Data extracts section start

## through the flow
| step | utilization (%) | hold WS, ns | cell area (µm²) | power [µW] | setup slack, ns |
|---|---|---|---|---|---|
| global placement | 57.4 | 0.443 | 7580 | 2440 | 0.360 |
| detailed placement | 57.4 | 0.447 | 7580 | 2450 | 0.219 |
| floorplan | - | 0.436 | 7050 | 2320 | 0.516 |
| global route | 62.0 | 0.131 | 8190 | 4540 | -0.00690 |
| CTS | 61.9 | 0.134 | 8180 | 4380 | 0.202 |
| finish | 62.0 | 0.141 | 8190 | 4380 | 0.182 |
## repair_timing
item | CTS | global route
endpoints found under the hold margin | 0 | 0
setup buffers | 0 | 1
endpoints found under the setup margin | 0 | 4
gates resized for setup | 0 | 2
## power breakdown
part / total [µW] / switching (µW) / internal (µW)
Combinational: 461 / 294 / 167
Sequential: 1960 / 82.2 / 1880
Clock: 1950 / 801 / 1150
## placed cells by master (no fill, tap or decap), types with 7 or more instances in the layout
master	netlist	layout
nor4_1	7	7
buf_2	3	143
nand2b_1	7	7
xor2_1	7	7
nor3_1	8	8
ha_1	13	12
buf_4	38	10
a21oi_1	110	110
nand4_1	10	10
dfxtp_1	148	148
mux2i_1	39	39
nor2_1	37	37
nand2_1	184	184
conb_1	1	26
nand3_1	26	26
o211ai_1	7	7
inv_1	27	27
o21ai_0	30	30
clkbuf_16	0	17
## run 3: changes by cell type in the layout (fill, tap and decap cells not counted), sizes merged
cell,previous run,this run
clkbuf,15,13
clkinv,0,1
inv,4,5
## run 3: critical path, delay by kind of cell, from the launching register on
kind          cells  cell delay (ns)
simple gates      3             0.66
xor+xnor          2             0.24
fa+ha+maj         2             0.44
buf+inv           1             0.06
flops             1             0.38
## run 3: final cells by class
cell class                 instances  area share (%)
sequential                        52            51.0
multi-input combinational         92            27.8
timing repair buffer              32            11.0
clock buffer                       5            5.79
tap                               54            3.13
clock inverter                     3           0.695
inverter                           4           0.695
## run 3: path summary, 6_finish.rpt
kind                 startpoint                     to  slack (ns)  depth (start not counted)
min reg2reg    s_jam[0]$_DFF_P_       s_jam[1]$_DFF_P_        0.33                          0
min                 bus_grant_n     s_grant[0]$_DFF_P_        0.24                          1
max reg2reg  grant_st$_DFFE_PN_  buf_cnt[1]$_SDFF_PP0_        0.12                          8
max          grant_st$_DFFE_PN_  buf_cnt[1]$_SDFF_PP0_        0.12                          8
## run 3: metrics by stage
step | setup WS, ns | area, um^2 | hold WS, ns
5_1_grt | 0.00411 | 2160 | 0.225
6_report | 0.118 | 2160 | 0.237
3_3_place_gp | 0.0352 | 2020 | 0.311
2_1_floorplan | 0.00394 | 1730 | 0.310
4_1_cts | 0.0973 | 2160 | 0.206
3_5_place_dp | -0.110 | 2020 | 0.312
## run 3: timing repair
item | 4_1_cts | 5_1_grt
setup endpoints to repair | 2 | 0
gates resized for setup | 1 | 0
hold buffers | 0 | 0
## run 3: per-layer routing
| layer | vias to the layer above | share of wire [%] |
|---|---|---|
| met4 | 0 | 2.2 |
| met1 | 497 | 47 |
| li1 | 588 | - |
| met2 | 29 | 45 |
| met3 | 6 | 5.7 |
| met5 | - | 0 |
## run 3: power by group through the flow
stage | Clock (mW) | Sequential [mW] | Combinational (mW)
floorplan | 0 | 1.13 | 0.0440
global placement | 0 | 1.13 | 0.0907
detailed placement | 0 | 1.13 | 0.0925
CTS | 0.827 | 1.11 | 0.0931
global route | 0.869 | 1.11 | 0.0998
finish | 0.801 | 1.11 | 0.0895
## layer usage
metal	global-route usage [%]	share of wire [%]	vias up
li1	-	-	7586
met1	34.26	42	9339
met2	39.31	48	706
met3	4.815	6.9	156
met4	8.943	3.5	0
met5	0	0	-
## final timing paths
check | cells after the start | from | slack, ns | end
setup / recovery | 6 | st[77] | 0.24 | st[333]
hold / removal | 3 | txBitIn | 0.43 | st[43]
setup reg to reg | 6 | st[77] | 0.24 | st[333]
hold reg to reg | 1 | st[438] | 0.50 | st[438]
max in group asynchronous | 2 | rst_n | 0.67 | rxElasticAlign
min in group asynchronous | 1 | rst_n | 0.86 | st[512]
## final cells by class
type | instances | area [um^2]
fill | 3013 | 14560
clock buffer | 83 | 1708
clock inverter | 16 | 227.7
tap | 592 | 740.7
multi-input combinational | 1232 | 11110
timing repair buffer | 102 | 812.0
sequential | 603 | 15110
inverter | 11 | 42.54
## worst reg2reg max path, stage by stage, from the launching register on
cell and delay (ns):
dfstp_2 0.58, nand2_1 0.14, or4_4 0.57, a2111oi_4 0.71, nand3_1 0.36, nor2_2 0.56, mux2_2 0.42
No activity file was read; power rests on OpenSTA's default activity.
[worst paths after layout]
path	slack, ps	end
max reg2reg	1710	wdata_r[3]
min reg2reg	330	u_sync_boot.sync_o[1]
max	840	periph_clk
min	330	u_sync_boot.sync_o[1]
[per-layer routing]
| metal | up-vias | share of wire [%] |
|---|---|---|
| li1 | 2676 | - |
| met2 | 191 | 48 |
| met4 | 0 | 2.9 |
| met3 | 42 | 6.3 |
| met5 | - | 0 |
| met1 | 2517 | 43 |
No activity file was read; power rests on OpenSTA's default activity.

Data extracts section end

== Problem requirements ==
Taking the line with "setup / recovery" as the first and the line with "clock buffer | 83 | 1708" as the last, retype that stretch of the data above exactly, with no other lines.

== Solution for this problem ==
setup / recovery | 6 | st[77] | 0.24 | st[333]
hold / removal | 3 | txBitIn | 0.43 | st[43]
setup reg to reg | 6 | st[77] | 0.24 | st[333]
hold reg to reg | 1 | st[438] | 0.50 | st[438]
max in group asynchronous | 2 | rst_n | 0.67 | rxElasticAlign
min in group asynchronous | 1 | rst_n | 0.86 | st[512]
## final cells by class
type | instances | area [um^2]
fill | 3013 | 14560
clock buffer | 83 | 1708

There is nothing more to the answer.